Go through the listing beneath this task and return every line that carries the string "steps".

- RECORDS
=-=-=-=-=

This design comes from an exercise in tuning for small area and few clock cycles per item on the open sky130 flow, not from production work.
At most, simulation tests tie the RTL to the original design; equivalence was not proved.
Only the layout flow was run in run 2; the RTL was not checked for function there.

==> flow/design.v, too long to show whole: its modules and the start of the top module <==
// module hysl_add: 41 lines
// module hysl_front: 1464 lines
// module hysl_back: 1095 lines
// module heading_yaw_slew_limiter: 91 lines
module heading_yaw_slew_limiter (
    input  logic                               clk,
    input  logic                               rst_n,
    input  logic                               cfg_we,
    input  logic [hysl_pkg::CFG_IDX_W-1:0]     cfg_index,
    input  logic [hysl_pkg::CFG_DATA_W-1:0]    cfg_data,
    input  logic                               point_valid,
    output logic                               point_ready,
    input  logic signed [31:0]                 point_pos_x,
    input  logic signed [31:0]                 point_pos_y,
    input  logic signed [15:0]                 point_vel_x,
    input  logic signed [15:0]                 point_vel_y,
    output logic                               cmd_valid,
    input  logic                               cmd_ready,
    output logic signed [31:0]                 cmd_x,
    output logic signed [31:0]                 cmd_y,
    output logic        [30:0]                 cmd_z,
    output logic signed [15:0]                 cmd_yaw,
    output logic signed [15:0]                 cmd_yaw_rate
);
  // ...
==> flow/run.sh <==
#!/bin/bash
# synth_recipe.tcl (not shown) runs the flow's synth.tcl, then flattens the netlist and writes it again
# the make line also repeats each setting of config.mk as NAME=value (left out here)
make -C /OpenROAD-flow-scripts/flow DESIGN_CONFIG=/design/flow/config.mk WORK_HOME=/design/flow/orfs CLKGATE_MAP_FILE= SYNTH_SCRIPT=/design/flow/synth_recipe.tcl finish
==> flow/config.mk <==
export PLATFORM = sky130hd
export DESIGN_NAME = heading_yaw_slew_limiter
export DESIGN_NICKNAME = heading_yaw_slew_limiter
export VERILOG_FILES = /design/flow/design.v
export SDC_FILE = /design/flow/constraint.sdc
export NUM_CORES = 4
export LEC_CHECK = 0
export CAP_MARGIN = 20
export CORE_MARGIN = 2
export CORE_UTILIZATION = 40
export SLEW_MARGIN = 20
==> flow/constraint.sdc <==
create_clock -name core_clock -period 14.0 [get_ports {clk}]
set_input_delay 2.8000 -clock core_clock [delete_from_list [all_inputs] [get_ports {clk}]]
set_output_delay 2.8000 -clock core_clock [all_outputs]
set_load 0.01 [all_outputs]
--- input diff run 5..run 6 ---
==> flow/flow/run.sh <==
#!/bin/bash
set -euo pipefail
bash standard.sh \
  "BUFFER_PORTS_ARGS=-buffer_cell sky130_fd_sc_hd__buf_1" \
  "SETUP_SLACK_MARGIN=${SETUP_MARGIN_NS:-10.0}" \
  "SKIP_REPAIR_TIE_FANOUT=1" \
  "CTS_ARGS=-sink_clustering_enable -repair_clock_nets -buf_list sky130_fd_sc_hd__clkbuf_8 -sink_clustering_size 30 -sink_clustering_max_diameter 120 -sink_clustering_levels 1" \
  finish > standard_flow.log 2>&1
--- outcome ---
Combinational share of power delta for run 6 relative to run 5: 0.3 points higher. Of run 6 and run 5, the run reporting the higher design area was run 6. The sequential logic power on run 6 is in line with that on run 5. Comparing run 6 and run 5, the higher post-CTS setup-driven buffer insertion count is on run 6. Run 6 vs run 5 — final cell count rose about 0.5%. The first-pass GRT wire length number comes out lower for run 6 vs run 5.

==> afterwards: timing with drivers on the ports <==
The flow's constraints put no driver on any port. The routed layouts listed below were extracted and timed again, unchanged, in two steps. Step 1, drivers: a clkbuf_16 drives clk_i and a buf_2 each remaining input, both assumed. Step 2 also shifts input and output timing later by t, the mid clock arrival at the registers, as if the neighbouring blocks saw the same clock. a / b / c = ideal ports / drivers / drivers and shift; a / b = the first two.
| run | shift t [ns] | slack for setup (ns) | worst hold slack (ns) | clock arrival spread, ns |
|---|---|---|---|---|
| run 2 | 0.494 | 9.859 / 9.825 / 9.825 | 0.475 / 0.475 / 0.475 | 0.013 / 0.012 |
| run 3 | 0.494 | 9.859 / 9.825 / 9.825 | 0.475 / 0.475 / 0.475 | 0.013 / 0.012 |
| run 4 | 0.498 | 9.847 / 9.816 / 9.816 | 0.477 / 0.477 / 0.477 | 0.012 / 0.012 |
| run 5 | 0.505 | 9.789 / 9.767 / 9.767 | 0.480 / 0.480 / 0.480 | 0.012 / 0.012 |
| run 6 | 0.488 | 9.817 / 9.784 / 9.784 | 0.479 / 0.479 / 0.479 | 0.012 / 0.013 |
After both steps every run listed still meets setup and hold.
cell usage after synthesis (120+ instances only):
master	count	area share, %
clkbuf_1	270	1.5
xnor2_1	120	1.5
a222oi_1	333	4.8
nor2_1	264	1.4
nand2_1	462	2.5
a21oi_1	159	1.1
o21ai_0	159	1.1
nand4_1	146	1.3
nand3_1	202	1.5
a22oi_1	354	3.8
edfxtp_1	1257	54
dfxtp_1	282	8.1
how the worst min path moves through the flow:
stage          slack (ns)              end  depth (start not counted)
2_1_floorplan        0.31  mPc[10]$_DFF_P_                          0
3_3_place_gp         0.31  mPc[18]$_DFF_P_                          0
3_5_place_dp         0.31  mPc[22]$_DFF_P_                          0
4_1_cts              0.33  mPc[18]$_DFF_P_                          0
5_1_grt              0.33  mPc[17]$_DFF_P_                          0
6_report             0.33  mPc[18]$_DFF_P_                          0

=-=-=-=-=

- EXERCISE RESULT
The flow's constraints put no driver on any port. The routed layouts listed below were extracted and timed again, unchanged, in two steps. Step 1, drivers: a clkbuf_16 drives clk_i and a buf_2 each remaining input, both assumed. Step 2 also shifts input and output timing later by t, the mid clock arrival at the registers, as if the neighbouring blocks saw the same clock. a / b / c = ideal ports / drivers / drivers and shift; a / b = the first two.
After both steps every run listed still meets setup and hold.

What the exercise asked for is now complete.